I marvel at the relentless, turbulent waves churning the best surf at Batu Bolong Beach in Bali, Indonesia, while digging my heels in the wet sands of the shore. Many surf schools line up on this shimmering black sand beach that gets its colour from Bali’s volcanoes. I feel the surfer’s vibe all around me as the beginners, their coaches, and veteran surfers carry their surf boards and crisscross the sand.
I am in my seventh decade of life with an unyielding knee, and there was no question of me getting on that surfboard, but it’s not a deterrent to absorbing the camaraderie and energy all around. Some surfers are fitter, stronger, more flexible, aware of how to use their bodies, and seemingly at ease paddling out into the surf. Some are finding their core stability lying on their stomachs on the body-surfing board, trying to negotiate the waves. And the waves roll in gloriously, successively, foamy, frothy, and both as gentle swell and brutal force.

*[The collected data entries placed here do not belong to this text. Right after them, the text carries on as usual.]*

**src/rtl/dmem_pkg.sv**
```systemverilog
// Shared types and constants for the data-memory responder.
// Used by dmem_ram and dmem_responder.
package dmem_pkg;

  localparam int BE_W   = 4;
  localparam int DATA_W = 32;
  localparam int CNT_W  = 4;

  typedef enum logic [1:0] {
    IDLE = 2'd0,
    WAIT = 2'd1,
    RESP = 2'd2
  } dmem_state_t;

  function automatic logic [DATA_W-1:0] be_merge(
    input logic [DATA_W-1:0] old_w,
    input logic [DATA_W-1:0] new_w,
    input logic [BE_W-1:0]   be
  );
    logic [DATA_W-1:0] r;
    r = old_w;
    for (int i = 0; i < BE_W; i++)
      if (be[i]) r[8*i +: 8] = new_w[8*i +: 8];
    return r;
  endfunction

endpackage

```
**src/rtl/dmem_ram.sv**
```systemverilog
// Word RAM with per-byte write enable and combinational read.
// Contents are not reset.
module dmem_ram
  import dmem_pkg::*;
#(
  parameter int DEPTH = 32,
  parameter int AW    = $clog2(DEPTH)
) (
  input  logic              clk,
  input  logic              we,
  input  logic [AW-1:0]     idx,
  input  logic [DATA_W-1:0] wdata,
  input  logic [BE_W-1:0]   be,
  output logic [DATA_W-1:0] rdata
);

  logic [DATA_W-1:0] mem [DEPTH];

  always_ff @(posedge clk) begin
    if (we) begin
      for (int i = 0; i < BE_W; i++)
        if (be[i]) mem[idx][8*i +: 8] <= wdata[8*i +: 8];
    end
  end

  assign rdata = mem[idx];

endmodule

```
**src/rtl/dmem_responder.sv**
```systemverilog
// Multi-cycle data-memory responder with programmable wait states.
// Optional MMIO output register enabled by DMEM_MMIO_EN.
module dmem_responder
  import dmem_pkg::*;
#(
  parameter int          DEPTH       = 32,
  parameter int          WAIT_CYCLES = 2,
  parameter logic [31:0] MMIO_ADDR   = 32'hFFFF_FFF0
) (
  input  logic              clk,
  input  logic              reset,
  input  logic              req_valid,
  output logic              req_ready,
  input  logic              req_we,
  input  logic [31:0]       req_addr,
  input  logic [DATA_W-1:0] req_wdata,
  input  logic [BE_W-1:0]   req_be,
  output logic              rsp_valid,
  input  logic              rsp_ready,
  output logic [DATA_W-1:0] rsp_rdata,
  output logic              rsp_err,
  output logic [DATA_W-1:0] mmio_out
);

  localparam int AW = $clog2(DEPTH);
  localparam logic [31:0] RAM_BYTES = 32'(DEPTH * 4);
  localparam logic [CNT_W-1:0] CNT_INIT =
    (WAIT_CYCLES > 0) ? CNT_W'(WAIT_CYCLES - 1) : '0;

  dmem_state_t state, nxt;
  logic [CNT_W-1:0] cnt;
  logic accept, go_resp;

  logic              l_we;
  logic [31:0]       l_addr;
  logic [DATA_W-1:0] l_wdata;
  logic [BE_W-1:0]   l_be;

  logic              c_we;
  logic [31:0]       c_addr;
  logic [DATA_W-1:0] c_wdata;
  logic [BE_W-1:0]   c_be;

  logic aligned, in_ram, mmio_hit, err;
  logic ram_we, mmio_we;
  logic [DATA_W-1:0] ram_rd, mmio_q;

  assign accept = req_valid && req_ready;

  // With zero wait states the commit happens on the accept edge itself.
  assign c_we    = (WAIT_CYCLES == 0) ? req_we    : l_we;
  assign c_addr  = (WAIT_CYCLES == 0) ? req_addr  : l_addr;
  assign c_wdata = (WAIT_CYCLES == 0) ? req_wdata : l_wdata;
  assign c_be    = (WAIT_CYCLES == 0) ? req_be    : l_be;

  always_ff @(posedge clk) begin
    if (reset) state <= IDLE;
    else       state <= nxt;
  end

  always_comb begin
    nxt     = state;
    go_resp = 1'b0;
    unique case (state)
      IDLE: if (accept) begin
        if (WAIT_CYCLES == 0) begin
          nxt     = RESP;
          go_resp = 1'b1;
        end else begin
          nxt = WAIT;
        end
      end
      WAIT: if (cnt == '0) begin
        nxt     = RESP;
        go_resp = 1'b1;
      end
      RESP: if (rsp_ready) nxt = IDLE;
      default: nxt = IDLE;
    endcase
  end

  always_comb begin
    req_ready = (state == IDLE) && !reset;
    rsp_valid = (state == RESP);
  end

  always_ff @(posedge clk) begin
    if (reset) begin
      cnt <= '0;
    end else if (accept) begin
      cnt <= CNT_INIT;
    end else if (state == WAIT && cnt != '0) begin
      cnt <= cnt - 1'b1;
    end
  end

  always_ff @(posedge clk) begin
    if (accept) begin
      l_we    <= req_we;
      l_addr  <= req_addr;
      l_wdata <= req_wdata;
      l_be    <= req_be;
    end
  end

  assign aligned = (c_addr[1:0] == 2'b00);
  assign in_ram  = (c_addr < RAM_BYTES);
`ifdef DMEM_MMIO_EN
  assign mmio_hit = aligned && (c_addr == MMIO_ADDR);
`else
  assign mmio_hit = 1'b0;
`endif
  assign err = !aligned || (!in_ram && !mmio_hit);

  assign ram_we  = go_resp && !reset && c_we && !err && !mmio_hit;
  assign mmio_we = go_resp && !reset && c_we && mmio_hit;

  dmem_ram #(.DEPTH(DEPTH)) u_ram (
    .clk   (clk),
    .we    (ram_we),
    .idx   (c_addr[AW+1:2]),
    .wdata (c_wdata),
    .be    (c_be),
    .rdata (ram_rd)
  );

`ifdef DMEM_MMIO_EN
  always_ff @(posedge clk) begin
    if (reset)        mmio_q <= '0;
    else if (mmio_we) mmio_q <= be_merge(mmio_q, c_wdata, c_be);
  end
`else
  assign mmio_q = '0;
`endif
  assign mmio_out = mmio_q;

  always_ff @(posedge clk) begin
    if (reset) begin
      rsp_rdata <= '0;
      rsp_err   <= 1'b0;
    end else if (go_resp) begin
      rsp_err <= err;
      if (err || c_we)   rsp_rdata <= '0;
      else if (mmio_hit) rsp_rdata <= mmio_q;
      else               rsp_rdata <= ram_rd;
    end
  end

endmodule
```
**config.mk**
```make
export PLATFORM = sky130hd
export DESIGN_NAME = dmem_responder
export DESIGN_NICKNAME = d
export VERILOG_FILES = /design/src/rtl/dmem_pkg.sv /design/src/rtl/dmem_ram.sv /design/src/rtl/dmem_responder.sv
export SDC_FILE = /design/constraint.sdc
export NUM_CORES = 1
export LEC_CHECK = 0
export ABC_AREA = 0
export CAP_MARGIN = 5
export CORE_UTILIZATION = 42
export DETAILED_ROUTE_END_ITERATION = 8
export PLACE_DENSITY = 0.55
export SETUP_SLACK_MARGIN = 0.02
export SLEW_MARGIN = 20
export SYNTH_ARGS = -nofsm -noshare
export SYNTH_HDL_FRONTEND = slang
export SYNTH_SLANG_ARGS = --single-unit
```
**constraint.sdc**
```tcl
create_clock -name clk -period 4.44 [get_ports clk]
set_input_delay 0.888 -clock clk [delete_from_list [all_inputs] [get_ports clk]]
set_output_delay 0.888 -clock clk [all_outputs]
set_load 0.01 [all_outputs]
```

From the shoreline, I see the surfers waiting patiently in the water to catch a wave, then paddling with ease as they glide under and over the oncoming waves. It looks easy. But my daughter and son-in-law promptly corrected my views and brought in the right perspective from the other side of the waves. The crashing waves, they say, are like a battleforce, where the glimmering water holds all the power, and the surfers should fear, respect, and cajole her to ride her. The paddling exhausts the arms of the beginners, and they get rolled, bruised, and thrown around under water by a breaking wave, not unlike the clothes in the washing machine. They informed me that many glamorous surfing dreams get washed away right after the first lesson.
I wonder aloud, “Why would these people love it when your description seems like that of an abusive relationship?” I couldn’t be more wrong, I am told. True, surfing is utterly exhausting; even those muscles that were oblivious till now will ache beyond belief. But the first time standing up on the board and riding that first wave is when magic happens. The adrenaline rush coursing through the veins washes away any pain.

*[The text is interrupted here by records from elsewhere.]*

**config.mk**
```make
export PLATFORM = sky130hd
export DESIGN_NAME = boa_peri_pmu_multi
export DESIGN_NICKNAME = d
export VERILOG_FILES = /design/src/rtl/boa_peri_pmu_multi.sv
export SDC_FILE = /design/constraint.sdc
export NUM_CORES = 1
export LEC_CHECK = 0
export CORE_MARGIN = 2
export CORE_UTILIZATION = 29
export CTS_CLUSTER_SIZE = 10
export DETAILED_ROUTE_END_ITERATION = 8
export PLACE_DENSITY = 0.58
export SLEW_MARGIN = 20
export SYNTH_ARGS = -nofsm -noshare
export SYNTH_HDL_FRONTEND = slang
export SYNTH_SLANG_ARGS = --single-unit
export TNS_END_PERCENT = 1
```
**constraint.sdc**
```tcl
create_clock -name clk -period 2.8 [get_ports clk]
set_input_delay 0.7 -clock clk [delete_from_list [all_inputs] [get_ports clk]]
set_output_delay 0.7 -clock clk [all_outputs]
set_load 0.02 [all_outputs]
```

I had this sudden epiphany: surfing is a lot like religion. Surfers have reverence for the sea. When a surfer rides a perfect wave, peeling across a glassy ocean, and is touched by yellow sun rays in that sanctified place called the ocean, they perhaps commemorate the miracle of life. The great effort to paddle, surrendering initially to the power of the waves and toppling, slowly taming the waves to ride on them, all contribute to the zen state of mind. The sacred ocean or nature that fosters powerful, transformative healings is perhaps
the surfer’s God, and the wave is the holy spirit.